製造ソフトの Körber(ケルバー) が、製造現場の作業指示・記録を電子化する 「製造実行システム(MES/Manufacturing Execution System)」 の入門版 「PAS-X Neo」 を発表しました(2026年5月18日、Boston開催のPharma Manufacturing World Summitにて)。紙の運用から抜け出したい 中小規模の製薬・バイオ が、最初の一歩を踏み出しやすいように設計した構成だと メーカーは説明しています。初版の提供は2026年11月予定。
「重くて高い」MESを、軽く・速くする
MESはこれまで導入が重く高価で、小規模な拠点は紙の記録に留まりがちでした。PAS-X Neoは、クラウド型のサービス(SaaS) として提供し、標準テンプレート(あらかじめ検証済みの「部品」)と最小限の設定、AI補助によって 最短2か月での導入 をうたいます(メーカー主張)。
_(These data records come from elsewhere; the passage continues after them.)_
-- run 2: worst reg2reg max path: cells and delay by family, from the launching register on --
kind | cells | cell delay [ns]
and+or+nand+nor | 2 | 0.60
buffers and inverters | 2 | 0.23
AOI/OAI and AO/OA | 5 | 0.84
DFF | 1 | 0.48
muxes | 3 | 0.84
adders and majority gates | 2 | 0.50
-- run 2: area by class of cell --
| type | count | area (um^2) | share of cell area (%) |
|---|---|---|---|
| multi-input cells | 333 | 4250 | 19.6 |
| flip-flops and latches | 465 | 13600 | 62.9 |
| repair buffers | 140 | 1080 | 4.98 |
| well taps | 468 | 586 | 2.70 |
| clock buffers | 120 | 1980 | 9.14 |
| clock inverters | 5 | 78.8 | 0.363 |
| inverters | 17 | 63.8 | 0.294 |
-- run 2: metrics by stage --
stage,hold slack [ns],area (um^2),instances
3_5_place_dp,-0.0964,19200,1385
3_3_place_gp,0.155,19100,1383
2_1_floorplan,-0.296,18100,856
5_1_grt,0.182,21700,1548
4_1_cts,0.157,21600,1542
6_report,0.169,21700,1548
### src/rtl/alu_8bit_seq.sv
// alu_8bit_seq: multi-cycle 8-bit unsigned ALU (ADD, SUB, MUL, DIV) with a
// shared byte-wide operand bus and a registered byte-wide result bus.
//
// Protocol: BEGIN is sampled only in IDLE; the op_code is latched on that
// edge. Operand A is captured from inbus on the next edge and B on the edge
// after. END is high for one cycle (ADD/SUB) or two consecutive cycles
// (MUL/DIV, low byte/quotient first). outbus is 8'h00 whenever END is low.
// There is no back-pressure: the consumer must take the result while END=1.
`timescale 1ns/1ps
module alu_8bit_seq (
    input  logic       clk,
    input  logic       reset,
    input  logic       BEGIN,
    input  logic [1:0] op_code,
    input  logic [7:0] inbus,
    output logic [7:0] outbus,
    output logic       END
);

    typedef enum logic [2:0] {
        S_IDLE   = 3'd0,
        S_LOAD_A = 3'd1,
        S_LOAD_B = 3'd2,
        S_EXEC   = 3'd3,
        S_OUT_LO = 3'd4,
        S_OUT_HI = 3'd5
    } state_t;

    localparam logic [1:0] OP_ADD = 2'b00;
    localparam logic [1:0] OP_SUB = 2'b01;
    localparam logic [1:0] OP_MUL = 2'b10;
    localparam logic [1:0] OP_DIV = 2'b11;

    // state_q is the observable controller state for checkers.
    state_t      state_q, state_d;
    logic [1:0]  op_reg;
    logic [7:0]  a_reg;     // dividend shifts out MSB-first; quotient shifts in
    logic [7:0]  b_reg;
    logic [7:0]  r_reg;     // division partial remainder
    logic [15:0] prod;      // multiply accumulator
    logic [2:0]  cnt;       // iteration counter 0..7
    logic [7:0]  hi_reg;    // second result byte, presented in OUT_HI

    logic        last;
    logic [15:0] mul_next;
    logic [8:0]  rem_sh;
    logic        rem_ge;
    logic [7:0]  r_next;
    logic [7:0]  a_next;
    logic [7:0]  lo_val;
    logic [7:0]  hi_val;
    logic        end_d;
    logic [7:0]  out_d;

    // One shift-add / restoring-division step and the final result bytes.
    // With B=0 every trial subtraction succeeds, so Q=8'hFF and R=A fall out
    // of the normal algorithm without a special case.
    always_comb begin
        mul_next = prod + (b_reg[cnt] ? ({8'h00, a_reg} << cnt) : 16'h0000);
        rem_sh   = {r_reg, a_reg[7]};
        rem_ge   = (rem_sh >= {1'b0, b_reg});
        r_next   = rem_ge ? (rem_sh[7:0] - b_reg) : rem_sh[7:0];
        a_next   = {a_reg[6:0], rem_ge};
        last     = (op_reg[1] == 1'b0) || (cnt == 3'd7);
        lo_val   = 8'h00;
        hi_val   = 8'h00;
        case (op_reg)
            OP_ADD: lo_val = a_reg + b_reg;
            OP_SUB: lo_val = a_reg - b_reg;
            OP_MUL: begin
                lo_val = mul_next[7:0];
                hi_val = mul_next[15:8];
            end
            OP_DIV: begin
                lo_val = a_next;
                hi_val = r_next;
            end
            default: lo_val = 8'h00;
        endcase
    end

    // Controller state register.
    always_ff @(posedge clk or posedge reset) begin
        if (reset) state_q <= S_IDLE;
        else       state_q <= state_d;
    end

    // Controller next-state logic.
    always_comb begin
        state_d = state_q;
        case (state_q)
            S_IDLE:   if (BEGIN) state_d = S_LOAD_A;
            S_LOAD_A: state_d = S_LOAD_B;
            S_LOAD_B: state_d = S_EXEC;
            S_EXEC:   if (last) state_d = S_OUT_LO;
            S_OUT_LO: state_d = op_reg[1] ? S_OUT_HI : S_IDLE;
            S_OUT_HI: state_d = S_IDLE;
            default:  state_d = S_IDLE;
        endcase
    end

    // Next values of the registered outputs: END follows the OUT states.
    always_comb begin
        end_d = (state_d == S_OUT_LO) || (state_d == S_OUT_HI);
        out_d = 8'h00;
        if (state_q == S_EXEC && last)
            out_d = lo_val;
        else if (state_q == S_OUT_LO && op_reg[1])
            out_d = hi_reg;
    end

    // Output registers keep END/outbus glitch-free.
    always_ff @(posedge clk or posedge reset) begin
        if (reset) begin
            END    <= 1'b0;
            outbus <= 8'h00;
        end else begin
            END    <= end_d;
            outbus <= out_d;
        end
    end

    // Operand capture and iterative datapath.
    always_ff @(posedge clk or posedge reset) begin
        if (reset) begin
            op_reg <= 2'b00;
            a_reg  <= 8'h00;
            b_reg  <= 8'h00;
            r_reg  <= 8'h00;
            prod   <= 16'h0000;
            cnt    <= 3'd0;
            hi_reg <= 8'h00;
        end else begin
            case (state_q)
                S_IDLE:   if (BEGIN) op_reg <= op_code;
                S_LOAD_A: a_reg <= inbus;
                S_LOAD_B: begin
                    b_reg <= inbus;
                    cnt   <= 3'd0;
                    prod  <= 16'h0000;
                    r_reg <= 8'h00;
                end
                S_EXEC: begin
                    cnt  <= cnt + 3'd1;
                    prod <= mul_next;
                    if (op_reg == OP_DIV) begin
                        a_reg <= a_next;
                        r_reg <= r_next;
                    end
                    if (last) hi_reg <= hi_val;
                end
                default: ;
            endcase
        end
    end

endmodule

### config.mk
export PLATFORM = sky130hd
export DESIGN_NAME = alu_8bit_seq
export DESIGN_NICKNAME = d
export VERILOG_FILES = /design/src/rtl/alu_8bit_seq.sv
export SDC_FILE = /design/constraint.sdc
export NUM_CORES = 1
export LEC_CHECK = 0
export BUFFER_PORTS_ARGS = -buffer_cell sky130_fd_sc_hd__buf_2
export CORE_MARGIN = 1.5
export CORE_UTILIZATION = 55
export DETAILED_ROUTE_END_ITERATION = 7
export PLACE_DENSITY_LB_ADDON = 0.2
export SLEW_MARGIN = 20
export SYNTH_ARGS = -nofsm -noshare
export SYNTH_HDL_FRONTEND = slang
export SYNTH_SLANG_ARGS = --single-unit
### constraint.sdc
create_clock -name clk -period 3.47 [get_ports clk]
set_clock_uncertainty 0.05 [all_clocks]
set_input_delay 0.347 -clock clk [delete_from_list [all_inputs] [get_ports clk]]
set_output_delay 0.347 -clock clk [all_outputs]
set_load 0.02 [all_outputs]
==> flow_summary.toml, run 1 <==
[timing]
finalHoldViolations = 23
finalSetupTns_ps = 0
period_needed_ps = 3190
setup_violations = 0
max-slew-margin-rel_pct = 37.6
slew_viol_final = 0
max_freq_mhz = 314
worst_pin_slew_ps = 934
whs_ps = -31.1
rsz0062_at_grt = "false"
fin_crit_sh_pct = 91.9

[logic_synthesis]
synth_common_cells = "o21ai_0, dfrtp_1, nand2_1, nor2_1"
synth_flop_cell = "dfrtp_1"
yosysMostFrequentCell = "o21ai_0"
synth_cell_types = 64
syn_area_um2 = 4730
yosys_warnings = 0
synth_fp_nets = 599
yosys.area.top_type = "dfrtp_1"
synth_edf_count = 0
syn_avg_cell_area_um2 = 8.59
seq_area_frac_synth_pct = 34.4
yosys-top-cells-area = "dfrtp_1, ha_1, o21ai_0"
ys_ff_latch = 65
synthCells = 550
synth_top_cell_area_share_pct = 34.4
async_flop_share_pct = 100

[power_and_ir_drop]
ir_drop_mv = 0.663
p_leak_nw = 2.35
p_per_area_nw_per_um2 = 1070

[place]
gp_congestion = 1.01
port-buffer-count = 21
hpwlAfterDp_um = 10000

[grt]
grt_pass1_vias = 4113
antenna_found_initial = 0
grt_max_degree = 43
grt_overflow = 0
grt.total_usage_pct = 30.8
grt_pass1_wl_um = 21000

[floorplan]
start_util_pct = 57.2
dieArea_um2 = 9160
die_h_um = 95.7
ios = 22
dieWidth_um = 95.7
fp.coreArea_um2 = 8260
fp-row-count = 33

[worst_setup_path]
required_ps = 3640
start_kind = "register"
critPathKind = "register to register"
cpPeakStageDelay_ps = 430
path_cells = "mux4_2, nand2_2, nor3_1, ha_1, a211oi_1, o21bai_1, o21a_1, o32a_1, xnor2_1, o221ai_1"
timing.critical_path.slowest_stage_cell = "dfrtp_1"
crit-reg2reg-launch = "cnt[0]"
end_kind = "register"
cp_data_arrival_time_ps = 3350
ff2ff_path_depth = 10
reg2reg_slack_ps = 280
worstReg2RegEnd = "hi_reg[7]"
path_max_fanout = 5

[drt]
firstDrtPassIters = 5
routed_via_density = 6.43
vias = 4393
wl_per_cell_um = 19.3
drc = 0
drtAntennaViolNets = 0
drtIter0Drc = 301
drt-total-wl_um = 13200

[final_layout]
finalNetCount = 622
largest_reg_flops = 16
antenna_cells = 0
regMostFlops = "prod"
area_growth_pct = 9.40
layout-drive-gt1-share_pct = 12.5

[clock_network]
htree_levels = 3
cts_buffer_depth = 2
cts_tree = "built"
post-cts-setup-buffers = 0
root_buffer = "clkbuf_8"
path_clk_slew_ps = 90
cts_buffers = 9
clk_latency_ps = 360
clock_sinks = 65

[run_status]
violations = "hold timing"
status = "finished with violations"

[flow_run]
maxCapViolCount = 0

[min_path]
holdCritPathClass = "input port to asynchronous set/reset pin"
[worst max path at each step]
stage	slack [ps]	end	from
after floorplan	360	hi_reg[7]	cnt[0]
after global placement	250	hi_reg[7]	cnt[0]
after detailed placement	230	hi_reg[7]	cnt[0]
after CTS	190	hi_reg[6]	cnt[0]
after global routing	50	prod[13]	cnt[1]
final	280	hi_reg[7]	cnt[0]
[routing by layer]
metal	part of all wire, %	up-vias	track usage, %
met1	44	2119	42.1
met3	7.4	30	4.90
met4	2.6	0	12.1
met2	46	204	48.9
met5	0	-	0
li1	-	2040	-
[cell usage in the layout, fill, tap and decap left out, drive strengths merged, types with 13 or more instances in the layout]
| master | netlist | final |
|---|---|---|
| inv | 28 | 29 |
| a21oi | 34 | 34 |
| buf | 9 | 37 |
| o221ai | 13 | 13 |
| nand2 | 65 | 65 |
| ha | 33 | 33 |
| dfrtp | 65 | 65 |
| nand3 | 17 | 17 |
| xnor2 | 24 | 24 |
| nor2 | 43 | 43 |
| o21ai | 69 | 69 |
| mux2i | 16 | 16 |
[stage by stage]
step / total power, mW / setup slack, ps / utilization [%] / area (um^2) / instances
4_1_cts: 5.47 / 187 / 62.5 / 5160 / 683
5_1_grt: 5.99 / 48.6 / 62.6 / 5170 / 683
3_3_place_gp: 4.76 / 247 / 60.3 / 4980 / 667
2_1_floorplan: 3.88 / 361 / - / 4730 / 550
3_5_place_dp: 4.85 / 226 / 60.3 / 4980 / 667
6_report: 5.55 / 282 / 62.6 / 5170 / 683
[layout make-up]
type,instances,area [um^2]
clock inverters,7,56.3
fillers,761,3090
clock buffers,9,124
repair buffers,37,225
multi-input cells,431,2900
well taps,105,131
inverters,29,109
flip-flops and latches,65,1630
[where the power goes]
group          total [mW]  switching, mW  internal (mW)
logic                3.70           2.28           1.42
registers            1.24          0.240           1.00
clock network       0.603          0.340          0.263
total                5.55           2.86           2.69
[critical path: cells and delay by family, from the launching register on]
| family | cells | cell delay, ps |
|---|---|---|
| flops | 1 | 430 |
| mux | 1 | 380 |
| compound gates | 5 | 1220 |
| xor+xnor | 1 | 170 |
| simple gates | 2 | 470 |
| fa+ha+maj | 1 | 330 |
[cells by family after synthesis]
group                    synth area share, %
multiplexers                            4.34
buffers and inverters                   4.55
AO/OA/AOI/OAI                           25.5
XOR/XNOR                                5.56
adder cells (fa/ha/maj)                 10.0
flip-flops                              34.4
AND/OR/NAND/NOR                         15.6
[timing repair]
| action | in CTS | in global routing |
|---|---|---|
| resized for setup | 0 | 7 |
| setup endpoints to repair | 0 | 8 |
| hold buffers | 0 | 0 |
Note: power is estimated with default switching activity, not from simulation.
==> run 2, diff against run 1 <==
clock period = 2.8 ns   (was 3.47 ns; I/O delays follow)
==> run 2 against run 1 <==
  * Setup slack worse by 490 ps
  * Highest routed layer unchanged
  * Final area increased by 14%
  * Clock power grew 17%
  * Via count is 5.4% higher
  * Maximum frequency up 6.0%
  * The run ends with setup timing left
==> flow_summary.toml, run 2 (synthesis gave the netlist of run 1 again) <==
[place]
port-buffer-count = 21
placed_area_um2 = 5390
gp_congestion = 0.945
hpwlAfterDp_um = 10400

[clock_network]
htree_levels = 3
root_buffer = "clkbuf_8"
clock_sinks = 65
hold_buffers = 0
clk_latency_ps = 360
cts_buffer_depth = 2
cts_tree = "built"
path_clk_slew_ps = 70
cts_buffers = 9

[worst_setup_path]
required_ps = 2970
end_kind = "register"
startpoint = "cnt[0]"
critPathKind = "register to register"
path_buf_inv = 1
path_cells = "buf_6, or4_1, a21oi_1, ha_2, o211ai_1, a211oi_2, o21a_1, o32a_1, xnor2_1, o221ai_1"
cp_top_family = "compound AO/OA/AOI/OAI gates"
cpPeakStageDelay_ps = 560
start_kind = "register"
crit-reg2reg-launch = "cnt[0]"
path_max_fanout = 19
cp_data_arrival_time_ps = 3180
timing.critical_path.slowest_stage_cell = "or4_1"

[flow_run]
maxCapViolCount = 0

[timing]
setup_violations = 21
finalHoldViolations = 0
fin_crit_sh_pct = 107
rsz0062_at_grt = "true"
worst_pin_slew_ps = 848
max-slew-margin-rel_pct = 43.5
max_freq_mhz = 332
finalSetupTns_ps = -2560
fin_ws_ps = -209
period_needed_ps = 3010
slew_viol_final = 0

[final_layout]
antenna_cells = 0
layout.area.seq_um2 = 1630
area_growth_pct = 24.5
nFillCells = 650
layout_common_cells = "buf_4, dfrtp_1, nand2_1, o21ai_0, nor2_1"
layout_commonest_cell = "buf_4"
finalNetCount = 686
largest_reg_flops = 16
multi_input_area_um2 = 3130
layout-drive-gt1-share_pct = 27.1
final_area_um2 = 5890
regMostFlops = "prod"

[power_and_ir_drop]
p_seq_share_pct = 18.9
ir_drop_mv = 0.863
switching_share_pct = 50.0
clock_power_share_pct = 8.7
p_per_area_nw_per_um2 = 1380
power_mw = 8.13
p_sw_mw = 4.06
p_leak_nw = 2.70
pwr-share-comb_pct = 72.4
p_int_mw = 4.07

[grt]
grt_pass1_vias = 4501
grt_overflow = 0
grt_max_degree = 66
grt_pass1_wl_um = 22800
antenna_found_initial = 0
grt.total_usage_pct = 33.5

[drt]
firstDrtPassIters = 5
wl_met2_um = 6870
routed_via_density = 6.21
drt-total-wl_um = 14500
drtAntennaViolNets = 0
wl_per_cell_um = 19.5
vias = 4630
top_layer = "met4"
drc = 0
wirelength_met1_um = 6280
dr_wl_met3_um = 937
drtIter0Drc = 333

[min_path]
hp-start = "op_code[0]"
holdCritPathClass = "input port to register"

[floorplan]
start_util_pct = 57.2
fp.coreArea_um2 = 8260
dieArea_um2 = 9160
ios = 22
dieWidth_um = 95.7
die_h_um = 95.7
fp-row-count = 33

[run_status]
violations = "setup timing"
status = "finished with violations"
-- run 2: final cells by class --
| class | count | share of cell area, % |
|---|---|---|
| clock inverter | 5 | 0.574 |
| inverter | 29 | 1.85 |
| multi-input combinational | 431 | 53.1 |
| clock buffer | 10 | 2.17 |
| timing repair buffer | 101 | 12.4 |
| sequential | 65 | 27.7 |
| tap | 105 | 2.23 |
-- run 2: power groups by stage --
stage / Sequential (mW) / Clock (mW) / Combinational, mW
6_report: 1.54 / 0.705 / 5.89
5_1_grt: 1.57 / 0.748 / 6.33
4_1_cts: 1.51 / 0.707 / 5.43
3_5_place_dp: 1.52 / 0 / 5.13
3_3_place_gp: 1.52 / 0 / 4.96
2_1_floorplan: 1.52 / 0 / 3.35
-- run 2: worst register-to-register path: stages (launching register included) --
cell and delay (ps):
dfrtp_2 440, buf_6 180, or4_1 570, a21oi_1 170
ha_2 310, o211ai_1 290, a211oi_2 110, o21a_1 160
o32a_1 340, xnor2_1 140, o221ai_1 130
-- run 2: per-stage QoR --
| step | utilization [%] | instances | hold slack (ps) | setup WS (ps) |
|---|---|---|---|---|
| floorplan | - | 550 | 347 | -221 |
| detailed placement | 65.3 | 719 | 432 | -336 |
| CTS | 69.1 | 741 | 77.4 | -168 |
| finish | 71.3 | 746 | 75.5 | -209 |
| global placement | 65.3 | 719 | 423 | -227 |
| global route | 71.3 | 746 | 105 | -375 |
-- run 2: worst paths after layout --
path	to	slack, ps	cells after the start
hold / removal	op_reg[0]	80	3
setup reg to reg	hi_reg[7]	-210	10
min in group asynchronous	b_reg[4]	120	3
setup / recovery	hi_reg[7]	-210	10
max in group asynchronous	cnt[0]	2000	3
hold reg to reg	prod[3]	460	2
-- run 2: per-layer routing --
layer	global-route usage, %	up-vias
li1	-	2163
met1	44.1	2208
met2	55.2	218
met3	5.21	41
met4	13.0	0
met5	0	-
-- run 2: what timing repair did --
action	CTS	global route
resized for setup	31	32
endpoints found under the setup margin	26	26
pin swaps	19	19
setup buffers	7	5
===== config.mk =====
export PLATFORM = sky130hd
export DESIGN_NAME = sif_wr_bridge
export DESIGN_NICKNAME = d
export VERILOG_FILES = /design/src/rtl/sif_wr_bridge.sv
export SDC_FILE = /design/constraint.sdc
export NUM_CORES = 1
export LEC_CHECK = 0
export BUFFER_PORTS_ARGS = -buffer_cell sky130_fd_sc_hd__buf_2
export CAP_MARGIN = 40
export CORE_UTILIZATION = 55
export DETAILED_ROUTE_END_ITERATION = 10
export GPL_ROUTABILITY_DRIVEN = 0
export PLACE_DENSITY = 0.75
export SLEW_MARGIN = 20
export SYNTH_ARGS = -nofsm -noshare
export SYNTH_HDL_FRONTEND = slang
export SYNTH_SLANG_ARGS = --single-unit

===== constraint.sdc =====
create_clock -name clk -period 4.6 [get_ports clk]
set_input_delay 0.46 -clock clk [delete_from_list [all_inputs] [get_ports clk]]
set_output_delay 0.46 -clock clk [all_outputs]
set_load 0.1 [all_outputs]

===== src/rtl/sif_wr_bridge.sv =====
// ============================================================================
// Module   : sif_wr_bridge
// Purpose  : Bridges X-side access strobes to the W-side write port. X writes
//            are queued in a small FIFO and replayed as single-cycle W write
//            strobes with a programmable minimum spacing. X reads are served
//            from a shadow array that mirrors values already committed on W.
// Options  : SIF_WR_BRIDGE_OVF_CNT_EN adds ovf_cnt / ovf_sticky drop tracking.
// Revision : 1.0 - initial release
// ============================================================================
`default_nettype none

module sif_wr_bridge #(
  parameter int DEPTH = 4,   // FIFO entries, power of 2, >= 2
  parameter int NREGS = 16,  // shadow registers, power of 2, >= 2
  parameter int GAP   = 0    // minimum low cycles between W strobes (0..15)
) (
  input  logic        clk,
  input  logic        rst,
  input  logic        xa_wr_s,
  input  logic        xa_rd_s,
  input  logic [15:0] xa_addr,
  input  logic [15:0] xa_data_wr,
  output logic [15:0] xa_data_rd,
  output logic        xa_full,
  output logic        wa_wr_s,
  output logic [15:0] wa_addr,
  output logic [15:0] wa_data_wr
`ifdef SIF_WR_BRIDGE_OVF_CNT_EN
  ,
  output logic [7:0]  ovf_cnt,
  output logic        ovf_sticky
`endif
);

  localparam int AW = $clog2(DEPTH);
  localparam int IW = $clog2(NREGS);
  localparam logic [AW:0] DEPTH_C = (AW+1)'(DEPTH);
  localparam logic [3:0]  GAP_C   = 4'(GAP);

  typedef enum logic [1:0] {
    ST_IDLE  = 2'd0,
    ST_WRITE = 2'd1,
    ST_GAP   = 2'd2
  } state_t;

  // FIFO storage and bookkeeping
  logic [31:0]   mem_q [DEPTH];
  logic [AW-1:0] wr_ptr_q, wr_ptr_d;
  logic [AW-1:0] rd_ptr_q, rd_ptr_d;
  logic [AW:0]   count_q, count_d;
  logic          full_q, full_d;

  // Sequencer and W-side outputs
  state_t        state_q, state_d;
  logic [3:0]    gap_cnt_q, gap_cnt_d;
  logic          wa_wr_s_q, wa_wr_s_d;
  logic [15:0]   wa_addr_q, wa_addr_d;
  logic [15:0]   wa_data_q, wa_data_d;

  // Shadow array and read port
  logic [15:0]   shadow_q [NREGS];
  logic [15:0]   shadow_d [NREGS];
  logic [15:0]   rd_data_q, rd_data_d;

  logic          pop;
  logic          push_ok;
  logic          fifo_ne;
  logic [31:0]   head;

`ifdef SIF_WR_BRIDGE_OVF_CNT_EN
  logic [7:0]    ovf_cnt_q, ovf_cnt_d;
  logic          ovf_sticky_q, ovf_sticky_d;
`endif

  // Next-state logic: sequencer, FIFO pointers, shadow commit and read port
  always_comb begin
    fifo_ne   = (count_q != '0);
    head      = mem_q[rd_ptr_q];
    pop       = 1'b0;
    state_d   = state_q;
    gap_cnt_d = gap_cnt_q;
    wa_wr_s_d = 1'b0;
    wa_addr_d = wa_addr_q;
    wa_data_d = wa_data_q;

    case (state_q)
      ST_IDLE: begin
        if (fifo_ne) begin
          pop       = 1'b1;
          wa_wr_s_d = 1'b1;
          wa_addr_d = head[31:16];
          wa_data_d = head[15:0];
          state_d   = ST_WRITE;
        end
      end
      ST_WRITE: begin
        if (GAP == 0 && fifo_ne) begin
          pop       = 1'b1;
          wa_wr_s_d = 1'b1;
          wa_addr_d = head[31:16];
          wa_data_d = head[15:0];
        end else if (GAP <= 1) begin
          // The IDLE pop cycle alone provides a single low cycle.
          state_d = ST_IDLE;
        end else begin
          state_d   = ST_GAP;
          gap_cnt_d = GAP_C;
        end
      end
      ST_GAP: begin
        // The IDLE pop cycle is the last low cycle of the gap, so leave
        // here one cycle before the counter would reach 1.
        gap_cnt_d = gap_cnt_q - 4'd1;
        if (gap_cnt_q <= 4'd2) begin
          state_d = ST_IDLE;
        end
      end
      default: begin
        state_d = ST_IDLE;
      end
    endcase

    push_ok  = xa_wr_s && ((count_q < DEPTH_C) || pop);
    count_d  = count_q + {{AW{1'b0}}, push_ok} - {{AW{1'b0}}, pop};
    full_d   = (count_d == DEPTH_C);
    wr_ptr_d = push_ok ? wr_ptr_q + AW'(1) : wr_ptr_q;
    rd_ptr_d = pop     ? rd_ptr_q + AW'(1) : rd_ptr_q;

    // Commit of the strobe currently on the W side; reads see the old value.
    shadow_d = shadow_q;
    if (state_q == ST_WRITE) begin
      shadow_d[wa_addr_q[IW-1:0]] = wa_data_q;
    end
    rd_data_d = xa_rd_s ? shadow_q[xa_addr[IW-1:0]] : rd_data_q;

`ifdef SIF_WR_BRIDGE_OVF_CNT_EN
    ovf_cnt_d    = ovf_cnt_q;
    ovf_sticky_d = ovf_sticky_q;
    if (xa_wr_s && !push_ok) begin
      ovf_sticky_d = 1'b1;
      if (ovf_cnt_q != 8'hFF) begin
        ovf_cnt_d = ovf_cnt_q + 8'd1;
      end
    end
`endif
  end

  // FIFO data store; contents behind the pointers need no reset
  always_ff @(posedge clk) begin
    if (push_ok) begin
      mem_q[wr_ptr_q] <= {xa_addr, xa_data_wr};
    end
  end

  // State registers with synchronous reset
  always_ff @(posedge clk) begin
    if (rst) begin
      state_q   <= ST_IDLE;
      gap_cnt_q <= 4'd0;
      wr_ptr_q  <= '0;
      rd_ptr_q  <= '0;
      count_q   <= '0;
      full_q    <= 1'b0;
      wa_wr_s_q <= 1'b0;
      wa_addr_q <= 16'h0000;
      wa_data_q <= 16'h0000;
      rd_data_q <= 16'h0000;
      for (int i = 0; i < NREGS; i++) begin
        shadow_q[i] <= 16'h0000;
      end
`ifdef SIF_WR_BRIDGE_OVF_CNT_EN
      ovf_cnt_q    <= 8'd0;
      ovf_sticky_q <= 1'b0;
`endif
    end else begin
      state_q   <= state_d;
      gap_cnt_q <= gap_cnt_d;
      wr_ptr_q  <= wr_ptr_d;
      rd_ptr_q  <= rd_ptr_d;
      count_q   <= count_d;
      full_q    <= full_d;
      wa_wr_s_q <= wa_wr_s_d;
      wa_addr_q <= wa_addr_d;
      wa_data_q <= wa_data_d;
      rd_data_q <= rd_data_d;
      shadow_q  <= shadow_d;
`ifdef SIF_WR_BRIDGE_OVF_CNT_EN
      ovf_cnt_q    <= ovf_cnt_d;
      ovf_sticky_q <= ovf_sticky_d;
`endif
    end
  end

  assign xa_data_rd = rd_data_q;
  assign xa_full    = full_q;
  assign wa_wr_s    = wa_wr_s_q;
  assign wa_addr    = wa_addr_q;
  assign wa_data_wr = wa_data_q;
`ifdef SIF_WR_BRIDGE_OVF_CNT_EN
  assign ovf_cnt    = ovf_cnt_q;
  assign ovf_sticky = ovf_sticky_q;
`endif

endmodule

`default_nettype wire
ローカル設備が不要で、IT面の複雑さと総保有コストを下げられるとしています。
GMP対応は「最初から」内蔵
特徴として強調されているのが、GMP対応を初日から内蔵 している点です。データの信頼性原則 ALCOA+、米国の電子記録規則 21 CFR Part 11、EUの Annex 11、監査証跡、電子署名に対応するとしています。データの完全性(データインテグリティ)やプロセスバリデーションが問われる現場でも、紙からの移行をはじめやすい設計だという主張です。将来は上位のSCADA・MESを含むPAS-Xシリーズへ拡張する道筋も示されており、小さく始めて成長に合わせて広げられる点を訴求しています。